**Task goal:** Starting at the line that contains "2_1_floorplan,3450,0.429,556,1.24" and ending at the line that contains "XOR/XNOR | 17 | 17 |", the lines below are to be given again exactly, with nothing added.

(Stored items)
┄┄┄┄┄┄┄┄┄┄┄┄┄┄┄┄┄┄┄┄
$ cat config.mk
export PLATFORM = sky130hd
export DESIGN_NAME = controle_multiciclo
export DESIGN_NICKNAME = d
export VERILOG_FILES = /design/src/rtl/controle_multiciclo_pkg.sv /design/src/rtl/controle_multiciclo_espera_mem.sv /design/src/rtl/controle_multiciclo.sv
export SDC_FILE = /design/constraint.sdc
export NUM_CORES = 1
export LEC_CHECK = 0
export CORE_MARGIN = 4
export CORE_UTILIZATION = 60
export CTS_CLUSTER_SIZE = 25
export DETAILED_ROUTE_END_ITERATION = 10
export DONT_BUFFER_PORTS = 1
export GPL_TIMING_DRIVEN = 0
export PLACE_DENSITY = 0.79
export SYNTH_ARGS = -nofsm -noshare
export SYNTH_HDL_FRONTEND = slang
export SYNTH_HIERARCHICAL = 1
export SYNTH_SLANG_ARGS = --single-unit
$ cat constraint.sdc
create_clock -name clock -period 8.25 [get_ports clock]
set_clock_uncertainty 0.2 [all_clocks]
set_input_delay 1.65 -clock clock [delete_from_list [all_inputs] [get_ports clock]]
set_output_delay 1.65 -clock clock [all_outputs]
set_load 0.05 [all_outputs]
┄┄┄┄┄┄┄┄┄┄┄┄┄┄┄┄┄┄┄┄
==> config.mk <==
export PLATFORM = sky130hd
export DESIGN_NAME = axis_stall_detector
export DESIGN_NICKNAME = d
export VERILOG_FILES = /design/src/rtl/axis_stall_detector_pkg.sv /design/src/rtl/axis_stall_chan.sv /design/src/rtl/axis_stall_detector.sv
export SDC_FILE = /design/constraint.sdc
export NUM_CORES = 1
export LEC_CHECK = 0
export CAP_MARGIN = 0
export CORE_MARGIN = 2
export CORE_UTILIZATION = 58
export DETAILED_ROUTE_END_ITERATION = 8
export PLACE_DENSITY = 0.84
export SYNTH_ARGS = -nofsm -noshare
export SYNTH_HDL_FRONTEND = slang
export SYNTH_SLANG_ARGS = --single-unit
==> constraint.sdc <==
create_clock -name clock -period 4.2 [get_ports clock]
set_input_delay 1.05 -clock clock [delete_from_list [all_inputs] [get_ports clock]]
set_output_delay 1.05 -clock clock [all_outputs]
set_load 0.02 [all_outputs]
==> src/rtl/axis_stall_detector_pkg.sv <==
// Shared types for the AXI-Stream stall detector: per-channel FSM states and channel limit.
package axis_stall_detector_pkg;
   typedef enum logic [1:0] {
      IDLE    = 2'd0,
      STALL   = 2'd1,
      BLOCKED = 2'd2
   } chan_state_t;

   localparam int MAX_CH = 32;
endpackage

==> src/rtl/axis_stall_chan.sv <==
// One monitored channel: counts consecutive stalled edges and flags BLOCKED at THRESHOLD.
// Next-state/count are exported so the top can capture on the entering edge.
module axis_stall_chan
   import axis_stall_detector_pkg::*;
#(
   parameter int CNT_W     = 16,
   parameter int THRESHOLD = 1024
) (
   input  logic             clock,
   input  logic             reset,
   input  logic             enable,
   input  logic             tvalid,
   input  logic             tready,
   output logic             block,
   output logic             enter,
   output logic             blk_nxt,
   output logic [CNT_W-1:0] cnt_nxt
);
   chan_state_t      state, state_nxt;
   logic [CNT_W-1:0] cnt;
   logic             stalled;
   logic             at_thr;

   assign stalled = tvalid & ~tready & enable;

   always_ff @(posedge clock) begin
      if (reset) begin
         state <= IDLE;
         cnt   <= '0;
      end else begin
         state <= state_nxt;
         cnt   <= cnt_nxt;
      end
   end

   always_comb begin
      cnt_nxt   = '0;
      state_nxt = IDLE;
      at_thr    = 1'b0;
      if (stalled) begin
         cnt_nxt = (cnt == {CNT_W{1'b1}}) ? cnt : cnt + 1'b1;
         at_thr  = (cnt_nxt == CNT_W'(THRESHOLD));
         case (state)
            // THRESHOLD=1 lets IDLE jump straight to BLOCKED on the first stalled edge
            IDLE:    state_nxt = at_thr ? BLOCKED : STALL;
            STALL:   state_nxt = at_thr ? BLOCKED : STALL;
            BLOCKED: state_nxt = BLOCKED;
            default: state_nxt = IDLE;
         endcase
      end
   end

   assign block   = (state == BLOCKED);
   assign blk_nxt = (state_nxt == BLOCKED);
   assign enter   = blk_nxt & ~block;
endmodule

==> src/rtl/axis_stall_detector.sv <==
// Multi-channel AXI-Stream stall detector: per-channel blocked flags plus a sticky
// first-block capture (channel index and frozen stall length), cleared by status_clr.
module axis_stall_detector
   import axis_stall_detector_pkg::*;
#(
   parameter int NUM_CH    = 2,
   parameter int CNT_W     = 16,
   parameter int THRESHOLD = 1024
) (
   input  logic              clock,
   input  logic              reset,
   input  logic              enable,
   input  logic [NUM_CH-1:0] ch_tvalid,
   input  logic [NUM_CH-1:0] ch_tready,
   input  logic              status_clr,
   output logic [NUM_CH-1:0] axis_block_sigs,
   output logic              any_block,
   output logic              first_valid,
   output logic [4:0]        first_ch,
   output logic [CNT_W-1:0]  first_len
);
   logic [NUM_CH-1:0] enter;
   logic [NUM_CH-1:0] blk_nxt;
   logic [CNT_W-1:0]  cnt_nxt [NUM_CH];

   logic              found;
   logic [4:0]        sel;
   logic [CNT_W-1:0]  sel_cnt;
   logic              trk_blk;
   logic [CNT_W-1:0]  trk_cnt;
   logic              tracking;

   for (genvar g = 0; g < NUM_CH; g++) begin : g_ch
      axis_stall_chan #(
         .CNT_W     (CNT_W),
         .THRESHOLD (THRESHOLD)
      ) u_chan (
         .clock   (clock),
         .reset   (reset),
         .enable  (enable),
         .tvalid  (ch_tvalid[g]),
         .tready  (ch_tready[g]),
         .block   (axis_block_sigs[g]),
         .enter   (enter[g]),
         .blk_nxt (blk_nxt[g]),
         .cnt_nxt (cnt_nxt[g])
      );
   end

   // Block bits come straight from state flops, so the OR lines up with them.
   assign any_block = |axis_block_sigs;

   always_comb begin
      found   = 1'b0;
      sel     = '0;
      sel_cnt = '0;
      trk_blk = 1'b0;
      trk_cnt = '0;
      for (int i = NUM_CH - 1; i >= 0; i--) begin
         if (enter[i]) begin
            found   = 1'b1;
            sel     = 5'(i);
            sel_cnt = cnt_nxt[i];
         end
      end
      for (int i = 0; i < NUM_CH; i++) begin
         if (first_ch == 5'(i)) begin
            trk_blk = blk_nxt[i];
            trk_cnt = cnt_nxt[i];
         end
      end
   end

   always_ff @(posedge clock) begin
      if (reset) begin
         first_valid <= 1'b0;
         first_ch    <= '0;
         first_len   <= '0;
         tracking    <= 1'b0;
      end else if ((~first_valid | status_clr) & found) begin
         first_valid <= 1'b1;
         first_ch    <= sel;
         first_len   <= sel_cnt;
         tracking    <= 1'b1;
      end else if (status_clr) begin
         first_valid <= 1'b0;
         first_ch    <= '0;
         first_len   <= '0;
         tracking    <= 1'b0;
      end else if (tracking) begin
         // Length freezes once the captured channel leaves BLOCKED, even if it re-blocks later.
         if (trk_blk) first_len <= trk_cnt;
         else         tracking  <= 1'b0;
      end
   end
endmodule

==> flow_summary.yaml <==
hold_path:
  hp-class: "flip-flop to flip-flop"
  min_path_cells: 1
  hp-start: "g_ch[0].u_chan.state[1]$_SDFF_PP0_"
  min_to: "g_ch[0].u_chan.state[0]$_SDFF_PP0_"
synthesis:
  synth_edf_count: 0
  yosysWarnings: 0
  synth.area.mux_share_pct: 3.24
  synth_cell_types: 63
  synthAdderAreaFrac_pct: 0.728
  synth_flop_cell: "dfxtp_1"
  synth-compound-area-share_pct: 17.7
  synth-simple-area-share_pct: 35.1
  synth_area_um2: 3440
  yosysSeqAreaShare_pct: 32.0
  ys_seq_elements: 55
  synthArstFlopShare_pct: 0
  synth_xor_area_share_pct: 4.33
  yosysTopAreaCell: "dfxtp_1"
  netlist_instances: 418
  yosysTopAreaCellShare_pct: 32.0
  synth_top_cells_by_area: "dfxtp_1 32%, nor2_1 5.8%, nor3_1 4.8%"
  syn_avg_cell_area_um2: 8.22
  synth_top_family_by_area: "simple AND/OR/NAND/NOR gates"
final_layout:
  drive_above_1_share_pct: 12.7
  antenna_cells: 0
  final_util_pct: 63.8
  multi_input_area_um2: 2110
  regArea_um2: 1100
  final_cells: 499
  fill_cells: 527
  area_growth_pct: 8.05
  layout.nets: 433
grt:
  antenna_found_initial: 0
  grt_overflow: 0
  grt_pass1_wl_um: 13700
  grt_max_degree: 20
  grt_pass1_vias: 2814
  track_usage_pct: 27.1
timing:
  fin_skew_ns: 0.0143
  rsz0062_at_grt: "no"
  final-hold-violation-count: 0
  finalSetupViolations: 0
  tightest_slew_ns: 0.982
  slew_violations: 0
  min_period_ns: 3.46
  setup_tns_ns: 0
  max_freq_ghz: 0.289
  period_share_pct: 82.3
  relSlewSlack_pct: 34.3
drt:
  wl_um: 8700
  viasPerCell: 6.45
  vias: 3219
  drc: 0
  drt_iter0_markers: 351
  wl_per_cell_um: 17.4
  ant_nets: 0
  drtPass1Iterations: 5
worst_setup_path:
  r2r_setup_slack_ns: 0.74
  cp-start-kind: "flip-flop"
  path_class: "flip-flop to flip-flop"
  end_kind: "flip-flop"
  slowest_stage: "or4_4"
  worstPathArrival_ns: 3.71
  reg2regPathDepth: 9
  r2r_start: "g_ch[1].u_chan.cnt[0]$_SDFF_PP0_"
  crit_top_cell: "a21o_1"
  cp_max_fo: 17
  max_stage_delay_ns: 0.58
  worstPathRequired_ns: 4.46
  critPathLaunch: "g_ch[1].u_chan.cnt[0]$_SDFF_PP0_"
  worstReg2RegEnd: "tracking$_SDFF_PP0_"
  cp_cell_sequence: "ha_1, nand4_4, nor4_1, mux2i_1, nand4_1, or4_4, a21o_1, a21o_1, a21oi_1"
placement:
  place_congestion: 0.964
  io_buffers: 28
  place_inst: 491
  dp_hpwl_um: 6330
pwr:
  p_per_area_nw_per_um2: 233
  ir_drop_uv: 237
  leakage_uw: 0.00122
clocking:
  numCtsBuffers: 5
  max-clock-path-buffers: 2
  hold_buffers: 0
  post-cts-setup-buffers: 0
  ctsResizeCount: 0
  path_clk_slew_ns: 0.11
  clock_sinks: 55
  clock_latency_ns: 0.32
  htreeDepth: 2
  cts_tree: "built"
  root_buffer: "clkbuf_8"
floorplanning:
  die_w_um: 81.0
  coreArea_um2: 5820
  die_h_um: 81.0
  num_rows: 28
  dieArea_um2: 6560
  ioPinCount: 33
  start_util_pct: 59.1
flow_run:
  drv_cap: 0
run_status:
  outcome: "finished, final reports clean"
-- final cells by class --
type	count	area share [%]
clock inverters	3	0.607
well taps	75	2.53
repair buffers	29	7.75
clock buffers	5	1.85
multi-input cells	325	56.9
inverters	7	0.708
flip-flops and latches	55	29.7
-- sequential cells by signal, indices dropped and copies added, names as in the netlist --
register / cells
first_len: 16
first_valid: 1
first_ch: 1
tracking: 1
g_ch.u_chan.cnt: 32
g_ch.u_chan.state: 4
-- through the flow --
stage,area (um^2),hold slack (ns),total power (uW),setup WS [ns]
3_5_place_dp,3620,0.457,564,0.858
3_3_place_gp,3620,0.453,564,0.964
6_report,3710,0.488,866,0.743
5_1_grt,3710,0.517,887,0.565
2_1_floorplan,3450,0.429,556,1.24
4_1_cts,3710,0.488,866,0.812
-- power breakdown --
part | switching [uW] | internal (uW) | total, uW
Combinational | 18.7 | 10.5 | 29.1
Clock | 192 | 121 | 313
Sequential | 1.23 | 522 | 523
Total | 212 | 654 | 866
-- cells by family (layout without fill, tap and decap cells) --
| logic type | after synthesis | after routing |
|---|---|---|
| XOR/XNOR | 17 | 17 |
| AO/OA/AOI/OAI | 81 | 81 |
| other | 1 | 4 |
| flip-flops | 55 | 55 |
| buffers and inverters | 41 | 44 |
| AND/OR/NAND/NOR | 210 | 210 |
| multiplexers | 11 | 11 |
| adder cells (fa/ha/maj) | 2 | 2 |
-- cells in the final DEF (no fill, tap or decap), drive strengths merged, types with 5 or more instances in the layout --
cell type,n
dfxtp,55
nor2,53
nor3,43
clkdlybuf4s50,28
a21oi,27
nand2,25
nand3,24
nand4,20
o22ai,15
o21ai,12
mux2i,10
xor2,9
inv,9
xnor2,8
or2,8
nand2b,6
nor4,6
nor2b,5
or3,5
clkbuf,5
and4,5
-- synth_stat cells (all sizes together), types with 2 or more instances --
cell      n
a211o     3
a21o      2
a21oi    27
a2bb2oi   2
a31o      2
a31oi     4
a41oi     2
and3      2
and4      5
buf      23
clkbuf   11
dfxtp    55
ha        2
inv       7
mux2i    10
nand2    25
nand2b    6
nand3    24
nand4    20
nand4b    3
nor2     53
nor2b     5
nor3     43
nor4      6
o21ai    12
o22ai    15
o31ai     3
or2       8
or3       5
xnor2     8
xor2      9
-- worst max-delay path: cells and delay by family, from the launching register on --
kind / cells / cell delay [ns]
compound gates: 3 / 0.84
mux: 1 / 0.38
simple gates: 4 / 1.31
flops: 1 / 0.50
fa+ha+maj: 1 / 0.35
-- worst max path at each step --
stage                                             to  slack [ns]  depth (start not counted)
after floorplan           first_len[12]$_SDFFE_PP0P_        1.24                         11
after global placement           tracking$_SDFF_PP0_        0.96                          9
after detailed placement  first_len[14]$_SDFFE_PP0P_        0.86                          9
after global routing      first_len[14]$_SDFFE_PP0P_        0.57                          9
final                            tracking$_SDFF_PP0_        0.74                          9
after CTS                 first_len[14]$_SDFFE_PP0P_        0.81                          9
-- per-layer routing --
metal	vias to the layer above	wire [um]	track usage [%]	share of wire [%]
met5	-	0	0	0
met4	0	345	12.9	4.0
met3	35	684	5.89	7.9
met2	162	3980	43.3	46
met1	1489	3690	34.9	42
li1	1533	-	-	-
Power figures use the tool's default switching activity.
┄┄┄┄┄┄┄┄┄┄┄┄┄┄┄┄┄┄┄┄
**Task response:**
2_1_floorplan,3450,0.429,556,1.24
4_1_cts,3710,0.488,866,0.812
-- power breakdown --
part | switching [uW] | internal (uW) | total, uW
Combinational | 18.7 | 10.5 | 29.1
Clock | 192 | 121 | 313
Sequential | 1.23 | 522 | 523
Total | 212 | 654 | 866
-- cells by family (layout without fill, tap and decap cells) --
| logic type | after synthesis | after routing |
|---|---|---|
| XOR/XNOR | 17 | 17 |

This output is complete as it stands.